Work to complete:
Please give back only the lines below from the one containing "[per-stage QoR]" to the one containing "[what timing repair did]", each repeated word for word, both ends included.
##### Data #####
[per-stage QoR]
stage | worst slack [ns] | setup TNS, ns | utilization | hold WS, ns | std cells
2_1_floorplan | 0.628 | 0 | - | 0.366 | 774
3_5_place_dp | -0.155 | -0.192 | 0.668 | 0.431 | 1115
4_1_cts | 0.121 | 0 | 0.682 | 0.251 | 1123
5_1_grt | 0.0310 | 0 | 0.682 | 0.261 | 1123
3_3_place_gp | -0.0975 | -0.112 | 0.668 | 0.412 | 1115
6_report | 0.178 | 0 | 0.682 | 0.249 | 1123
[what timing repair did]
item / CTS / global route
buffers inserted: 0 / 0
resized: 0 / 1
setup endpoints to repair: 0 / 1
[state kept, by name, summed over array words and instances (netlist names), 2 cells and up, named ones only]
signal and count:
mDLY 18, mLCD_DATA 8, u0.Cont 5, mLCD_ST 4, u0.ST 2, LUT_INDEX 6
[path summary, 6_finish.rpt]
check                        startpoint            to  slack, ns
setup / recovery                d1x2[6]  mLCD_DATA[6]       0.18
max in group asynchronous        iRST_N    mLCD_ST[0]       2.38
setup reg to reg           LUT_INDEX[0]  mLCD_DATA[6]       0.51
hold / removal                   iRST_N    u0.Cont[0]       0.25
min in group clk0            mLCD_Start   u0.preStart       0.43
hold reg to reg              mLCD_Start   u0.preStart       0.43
#####
##### Data #####
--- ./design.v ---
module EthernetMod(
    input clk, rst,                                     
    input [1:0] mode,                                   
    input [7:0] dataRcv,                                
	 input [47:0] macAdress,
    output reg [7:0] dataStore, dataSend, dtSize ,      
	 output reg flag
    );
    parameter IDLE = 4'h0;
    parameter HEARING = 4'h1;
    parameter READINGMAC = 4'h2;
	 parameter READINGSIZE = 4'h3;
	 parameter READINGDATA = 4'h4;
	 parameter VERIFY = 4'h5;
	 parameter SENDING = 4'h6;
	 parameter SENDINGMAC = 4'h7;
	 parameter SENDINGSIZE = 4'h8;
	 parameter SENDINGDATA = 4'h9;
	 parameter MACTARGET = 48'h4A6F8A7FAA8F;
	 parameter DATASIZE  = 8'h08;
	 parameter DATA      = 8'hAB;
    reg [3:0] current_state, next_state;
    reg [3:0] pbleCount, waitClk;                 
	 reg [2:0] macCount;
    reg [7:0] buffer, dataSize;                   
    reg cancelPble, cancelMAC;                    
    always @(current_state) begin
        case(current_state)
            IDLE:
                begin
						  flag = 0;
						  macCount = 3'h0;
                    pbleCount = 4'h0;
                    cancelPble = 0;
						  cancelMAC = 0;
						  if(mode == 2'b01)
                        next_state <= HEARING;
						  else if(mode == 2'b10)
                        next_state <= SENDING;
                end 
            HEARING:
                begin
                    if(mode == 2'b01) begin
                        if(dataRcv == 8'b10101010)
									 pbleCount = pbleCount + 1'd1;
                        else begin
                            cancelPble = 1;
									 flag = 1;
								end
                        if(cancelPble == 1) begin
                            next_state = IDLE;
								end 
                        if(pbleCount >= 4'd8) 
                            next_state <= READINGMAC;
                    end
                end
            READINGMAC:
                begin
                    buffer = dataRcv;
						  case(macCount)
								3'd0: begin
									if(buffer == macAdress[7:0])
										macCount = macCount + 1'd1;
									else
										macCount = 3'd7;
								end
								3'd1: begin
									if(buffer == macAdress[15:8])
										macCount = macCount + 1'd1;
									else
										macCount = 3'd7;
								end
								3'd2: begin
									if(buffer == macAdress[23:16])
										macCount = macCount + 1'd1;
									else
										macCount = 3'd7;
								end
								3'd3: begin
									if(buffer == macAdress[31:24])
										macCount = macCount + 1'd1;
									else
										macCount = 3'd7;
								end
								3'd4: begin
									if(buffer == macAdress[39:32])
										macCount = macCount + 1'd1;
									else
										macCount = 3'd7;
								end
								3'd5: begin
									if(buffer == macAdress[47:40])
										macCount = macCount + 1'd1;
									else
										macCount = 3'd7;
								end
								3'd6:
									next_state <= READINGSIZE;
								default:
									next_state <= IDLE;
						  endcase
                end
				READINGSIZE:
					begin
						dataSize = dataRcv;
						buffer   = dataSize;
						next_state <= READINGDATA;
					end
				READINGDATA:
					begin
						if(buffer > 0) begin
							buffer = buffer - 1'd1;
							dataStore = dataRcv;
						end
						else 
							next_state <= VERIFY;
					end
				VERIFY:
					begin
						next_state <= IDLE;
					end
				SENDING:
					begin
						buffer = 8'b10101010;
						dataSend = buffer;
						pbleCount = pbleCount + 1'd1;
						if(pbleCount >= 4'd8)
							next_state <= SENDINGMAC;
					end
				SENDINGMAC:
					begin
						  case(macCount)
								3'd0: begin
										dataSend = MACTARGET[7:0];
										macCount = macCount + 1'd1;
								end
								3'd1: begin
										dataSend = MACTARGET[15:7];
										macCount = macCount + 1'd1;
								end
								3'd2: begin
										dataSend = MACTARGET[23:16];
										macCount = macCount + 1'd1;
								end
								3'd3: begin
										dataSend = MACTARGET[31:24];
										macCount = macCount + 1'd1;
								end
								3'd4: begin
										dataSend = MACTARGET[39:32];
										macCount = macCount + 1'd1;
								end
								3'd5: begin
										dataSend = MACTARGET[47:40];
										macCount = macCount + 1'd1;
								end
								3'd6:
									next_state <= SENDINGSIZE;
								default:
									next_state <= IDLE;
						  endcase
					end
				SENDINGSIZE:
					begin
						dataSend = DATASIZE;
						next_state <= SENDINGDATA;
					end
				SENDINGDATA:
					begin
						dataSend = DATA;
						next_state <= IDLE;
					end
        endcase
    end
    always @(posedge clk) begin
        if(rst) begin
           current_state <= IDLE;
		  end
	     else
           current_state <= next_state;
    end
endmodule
#####
Completed exercise:
[per-stage QoR]
stage | worst slack [ns] | setup TNS, ns | utilization | hold WS, ns | std cells
2_1_floorplan | 0.628 | 0 | - | 0.366 | 774
3_5_place_dp | -0.155 | -0.192 | 0.668 | 0.431 | 1115
4_1_cts | 0.121 | 0 | 0.682 | 0.251 | 1123
5_1_grt | 0.0310 | 0 | 0.682 | 0.261 | 1123
3_3_place_gp | -0.0975 | -0.112 | 0.668 | 0.412 | 1115
6_report | 0.178 | 0 | 0.682 | 0.249 | 1123
[what timing repair did]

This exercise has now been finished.